Ozkan, Aysen 1; Cumella, Steve 2; Milliken, Kitty 3; Laubach, Steve 3
1 Department of Geological Sciences, Jackson School of Geosciences, University of Texas at Austin, Austin, TX.
2 Bill Barret Corporation, Denver, CO.
3 Bureau of Economic Geology, Jackson School of Geosciences, University of Texas at Austin, Austin, TX.

Most gas production in the Piceance Basin is from discontinuous fluvial deposits of the Williams Fork Formation. Understanding the controls and distribution of reservoir quality is important for the economic success of these tight gas reservoirs in which diagenesis, along with depositional systems and texture, exerts a strong control on pore networks and rock mechanics.

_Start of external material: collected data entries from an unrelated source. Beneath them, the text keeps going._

--- src/rtl/squeeze_relu.sv ---
// Optional ReLU on one signed sample: negative values clamp to zero.
module squeeze_relu #(
   parameter int DW   = 16,
   parameter int RELU = 1
) (
   input  logic [DW-1:0] din,
   output logic [DW-1:0] dout
);

   assign dout = ((RELU != 0) && din[DW-1]) ? '0 : din;

endmodule

--- src/rtl/squeeze_bank_writer.sv ---
// Packs the serial squeeze-conv sample stream into LANES-wide bank words,
// one write per spatial position, and pulses done at end of frame.
//
// state    | meaning
// ---------+-----------------------------------------------------------
// ST_IDLE  | waiting for start; upstream held off
// ST_FILL  | accepting samples into lane registers
// ST_WRITE | one-cycle bank write of the packed word at address pixel
// ST_DONE  | one-cycle done pulse, then back to idle
module squeeze_bank_writer
   import squeeze_bank_writer_pkg::*;
#(
   parameter int DW     = DW_DEF,
   parameter int LANES  = LANES_DEF,
   parameter int IMG_W  = IMG_W_DEF,
   parameter int IMG_H  = IMG_H_DEF,
   parameter int ADDR_W = ADDR_W_DEF,
   parameter int RELU   = 1
) (
   input  logic                clk,
   input  logic                rst,
   input  logic                start,
   input  logic                in_valid,
   output logic                in_ready,
   input  logic [DW-1:0]       in_data,
   output logic                wren,
   output logic [ADDR_W-1:0]   address1,
   output logic [DW*LANES-1:0] datain,
   output logic                busy,
   output logic                done
);

   localparam int NPIX = IMG_W * IMG_H;
   localparam int PW   = cnt_width(NPIX);
   localparam int LW   = cnt_width(LANES);
   localparam logic [PW-1:0] LAST_PIX  = PW'(NPIX - 1);
   localparam logic [LW-1:0] LAST_LANE = LW'(LANES - 1);

   state_t          state;
   logic [LW-1:0]   lane;
   logic [PW-1:0]   pixel;
   logic [DW-1:0]   lane_reg [LANES];
   logic [DW-1:0]   relu_q;
   logic            accept;

   squeeze_relu #(
      .DW   (DW),
      .RELU (RELU)
   ) u_relu (
      .din  (in_data),
      .dout (relu_q)
   );

   // in_ready is a flop that mirrors ST_FILL, so this is the handshake.
   assign accept = in_valid && in_ready;

   always_ff @(posedge clk or negedge rst) begin
      if (!rst) begin
         state    <= ST_IDLE;
         lane     <= '0;
         pixel    <= '0;
         in_ready <= 1'b0;
         wren     <= 1'b0;
         busy     <= 1'b0;
         done     <= 1'b0;
         for (int k = 0; k < LANES; k++) lane_reg[k] <= '0;
      end else begin
         case (state)
            ST_IDLE: begin
               if (start) begin
                  state    <= ST_FILL;
                  lane     <= '0;
                  pixel    <= '0;
                  in_ready <= 1'b1;
                  busy     <= 1'b1;
               end
            end
            ST_FILL: begin
               if (accept) begin
                  lane_reg[lane] <= relu_q;
                  if (lane == LAST_LANE) begin
                     lane     <= '0;
                     state    <= ST_WRITE;
                     in_ready <= 1'b0;
                     wren     <= 1'b1;
                  end else begin
                     lane <= lane + LW'(1);
                  end
               end
            end
            ST_WRITE: begin
               wren <= 1'b0;
               if (pixel == LAST_PIX) begin
                  state <= ST_DONE;
                  done  <= 1'b1;
               end else begin
                  pixel    <= pixel + PW'(1);
                  state    <= ST_FILL;
                  in_ready <= 1'b1;
               end
            end
            ST_DONE: begin
               done  <= 1'b0;
               busy  <= 1'b0;
               state <= ST_IDLE;
            end
            default: state <= ST_IDLE;
         endcase
      end
   end

   // Pixel counter doubles as the write address; it is held after the frame.
   assign address1 = ADDR_W'(pixel);

   for (genvar k = 0; k < LANES; k++) begin : g_pack
      assign datain[k*DW +: DW] = lane_reg[k];
   end

endmodule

Sandstone in the Williams Fork consists of feldspathic litharenite to litharenite cemented by varying amounts of quartz, calcite, Fe-dolomite, illite-smectite, chlorite, and sparse siderite, pyrite, Fe-calcite, kaolinite, sphene, and gypsum. Framework grain composition is a major control on compaction and on the authigenic phases precipitated. Grain-coating clays are more common in the volcanic grain-rich Upper Williams Fork where alteration of these grains caused the precipitation of authigenic clays. Fe-dolomite cement is found only in the deeper marine-influenced intervals in which dolostone fragments are present.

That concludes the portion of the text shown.